Debate on proposed sharp increase in tuition fees.  Hardest to manage for two reasons:
– the subject inflamed passions on both sides of the discussion
– In debates of that kind, there are always more people that want to speak than there is time for.  There are inevitably people who are unhappy about not getting to speak – the Speaker doesn’t control the timetable, but can select the questions from those that are sent in before the debate.

I am part of student voice for Y9 at Nottingham Academy, where you ever involved with anything similar at your school and what was your role?I was a bit.  I stood for the School Council, but was not elected!  I did stand for election in primary school, opposing school dinners and seeking to improve them.

The experience of speaking in public, especially in terms of self-confidence, is very important for young people as they grow.  Parliament has now decided to allow the UK Youth Parliament to hold one debate per year in the House.  For MP’s to gain the respect of young people, they need to show respect for them.
What are your qualities as Speaker and what do you find most difficult in your job?

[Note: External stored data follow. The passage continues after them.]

`src/rtl/apb_uart_rx.sv`:
```
// APB slave UART receiver: 2-flop rx synchronizer, free-running 16x baud
// tick, 8N1 receive FSM, small RX FIFO and status/control registers.
//
// state | meaning
// IDLE  | waiting for a falling edge on synchronized rx (receiver enabled)
// START | counting to mid start bit to confirm it is a real start bit
// DATA  | sampling 8 data bits, LSB first, once per 16 ticks
// STOP  | sampling the stop bit, then push byte or flag framing error
module apb_uart_rx #(
    parameter int CLK_FREQ   = 100_000_000,
    parameter int BAUD_RATE  = 115200,
    parameter int FIFO_DEPTH = 4
) (
    input  logic        PCLK,
    input  logic        PRESET,
    input  logic [4:0]  PADDR,
    input  logic [31:0] PWDATA,
    input  logic        PWRITE,
    input  logic        PENABLE,
    input  logic        PSEL,
    output logic [31:0] PRDATA,
    output logic        PREADY,
    input  logic        rx
);

    localparam int DIV = CLK_FREQ / BAUD_RATE / 16;
    localparam int DW  = (DIV > 1) ? $clog2(DIV) : 1;
    localparam int AW  = $clog2(FIFO_DEPTH);
    localparam logic [DW-1:0] DIV_LAST = DW'(DIV - 1);

    typedef enum logic [1:0] {IDLE, START, DATA, STOP} rx_state_t;

    rx_state_t   state;
    logic        rx_meta, rx_s;
    logic [DW-1:0] baud_cnt;
    logic        tick;
    logic [3:0]  tick_cnt;
    logic [2:0]  bit_cnt;
    logic [7:0]  shift_reg;
    logic        push_pulse, ferr_pulse;

    logic [7:0]  fifo_mem [FIFO_DEPTH];
    logic [AW:0] wr_ptr, rd_ptr;
    logic        empty, full, push, pop, ovr_set;

    logic        rx_enable, overrun, frame_err;
    logic        apb_rd, apb_wr;
    logic [2:0]  reg_sel;
    logic        unused_bits;

    assign apb_rd  = PSEL & PENABLE & ~PWRITE;
    assign apb_wr  = PSEL & PENABLE & PWRITE;
    assign reg_sel = PADDR[4:2];
    assign PREADY  = PSEL & PENABLE;
    assign unused_bits = ^{PADDR[1:0], PWDATA[31:4], PWDATA[1]};

    // Two-flop synchronizer; idle-high line, so reset to 1 to avoid a fake start.
    always_ff @(posedge PCLK or posedge PRESET) begin
        if (PRESET) begin
            rx_meta <= 1'b1;
            rx_s    <= 1'b1;
        end else begin
            rx_meta <= rx;
            rx_s    <= rx_meta;
        end
    end

    // Free-running down-counter; tick fires on terminal count 0 every DIV cycles.
    always_ff @(posedge PCLK or posedge PRESET) begin
        if (PRESET)
            baud_cnt <= '0;
        else if (baud_cnt == '0)
            baud_cnt <= DIV_LAST;
        else
            baud_cnt <= baud_cnt - 1'b1;
    end

    assign tick = (baud_cnt == '0);

    // Receive FSM; emits one-cycle push/frame-error pulses after the stop sample.
    always_ff @(posedge PCLK or posedge PRESET) begin
        if (PRESET) begin
            state      <= IDLE;
            tick_cnt   <= '0;
            bit_cnt    <= '0;
            shift_reg  <= '0;
            push_pulse <= 1'b0;
            ferr_pulse <= 1'b0;
        end else begin
            push_pulse <= 1'b0;
            ferr_pulse <= 1'b0;
            if (!rx_enable) begin
                state    <= IDLE;
                tick_cnt <= '0;
                bit_cnt  <= '0;
            end else begin
                case (state)
                    IDLE: begin
                        if (!rx_s) begin
                            state    <= START;
                            tick_cnt <= '0;
                        end
                    end
                    START: begin
                        if (tick) begin
                            if (tick_cnt == 4'd7) begin
                                if (!rx_s) begin
                                    state    <= DATA;
                                    tick_cnt <= '0;
                                    bit_cnt  <= '0;
                                end else begin
                                    state <= IDLE;
                                end
                            end else begin
                                tick_cnt <= tick_cnt + 1'b1;
                            end
                        end
                    end
                    DATA: begin
                        if (tick) begin
                            if (tick_cnt == 4'd15) begin
                                shift_reg <= {rx_s, shift_reg[7:1]};
                                tick_cnt  <= '0;
                                if (bit_cnt == 3'd7)
                                    state <= STOP;
                                else
                                    bit_cnt <= bit_cnt + 1'b1;
                            end else begin
                                tick_cnt <= tick_cnt + 1'b1;
                            end
                        end
                    end
                    STOP: begin
                        if (tick) begin
                            if (tick_cnt == 4'd15) begin
                                if (rx_s)
                                    push_pulse <= 1'b1;
                                else
                                    ferr_pulse <= 1'b1;
                                state    <= IDLE;
                                tick_cnt <= '0;
                            end else begin
                                tick_cnt <= tick_cnt + 1'b1;
                            end
                        end
                    end
                    default: state <= IDLE;
                endcase
            end
        end
    end

    // A pop in the same cycle frees the slot, so a push into a full FIFO still lands.
    assign empty   = (wr_ptr == rd_ptr);
    assign full    = (wr_ptr[AW] != rd_ptr[AW]) && (wr_ptr[AW-1:0] == rd_ptr[AW-1:0]);
    assign pop     = apb_rd && (reg_sel == 3'd1) && !empty;
    assign push    = push_pulse && (!full || pop);
    assign ovr_set = push_pulse && full && !pop;

    // FIFO pointers carry one extra bit to tell full from empty.
    always_ff @(posedge PCLK or posedge PRESET) begin
        if (PRESET) begin
            wr_ptr <= '0;
            rd_ptr <= '0;
        end else begin
            if (push)
                wr_ptr <= wr_ptr + 1'b1;
            if (pop)
                rd_ptr <= rd_ptr + 1'b1;
        end
    end

    // FIFO storage; contents are don't-care until written, so no reset.
    always_ff @(posedge PCLK) begin
        if (push)
            fifo_mem[wr_ptr[AW-1:0]] <= shift_reg;
    end

    // Sticky flags (set wins over write-1-to-clear) and the enable bit.
    always_ff @(posedge PCLK or posedge PRESET) begin
        if (PRESET) begin
            overrun   <= 1'b0;
            frame_err <= 1'b0;
            rx_enable <= 1'b0;
        end else begin
            overrun   <= ovr_set
                       | (overrun & ~(apb_wr && (reg_sel == 3'd0) && PWDATA[2]));
            frame_err <= ferr_pulse
                       | (frame_err & ~(apb_wr && (reg_sel == 3'd0) && PWDATA[3]));
            if (apb_wr && (reg_sel == 3'd2))
                rx_enable <= PWDATA[0];
        end
    end

    // Read mux; zero outside a read access phase and for unmapped addresses.
    always_comb begin
        PRDATA = '0;
        if (apb_rd) begin
            case (reg_sel)
                3'd0: PRDATA = {28'd0, frame_err, overrun, full, empty};
                3'd1: if (!empty) PRDATA = {24'd0, fifo_mem[rd_ptr[AW-1:0]]};
                3'd2: PRDATA = {31'd0, rx_enable};
                default: PRDATA = '0;
            endcase
        end
    end

endmodule

```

To be clearly fair, not having favourites and being impartial is vital.  Being tough in some situations and competent at the role.  Pleasing everybody is impossible, and it is sometimes difficult to ignore what is childish behaviour in the House.  Mr Bercow gives an example of an MP imitating the Irish accent, he has had to be firm in making it clear how inappropriate that was.

You are still currently a conservative MP for Buckingham, how do you remain impartial as the speaker given your own political views and values?

When the speaker becomes speaker, they resign from their party.  The Speaker sits as MP for their constituency, but not as part of a party.  Mr Bercow tells a story about how he can get much quicker replies to enquiries from his constituents from ministers in the Government.  This is, in part, in recognition of the Speakers role as he doesn’t get to speak in debates.  The Speaker can also request meetings with ministers.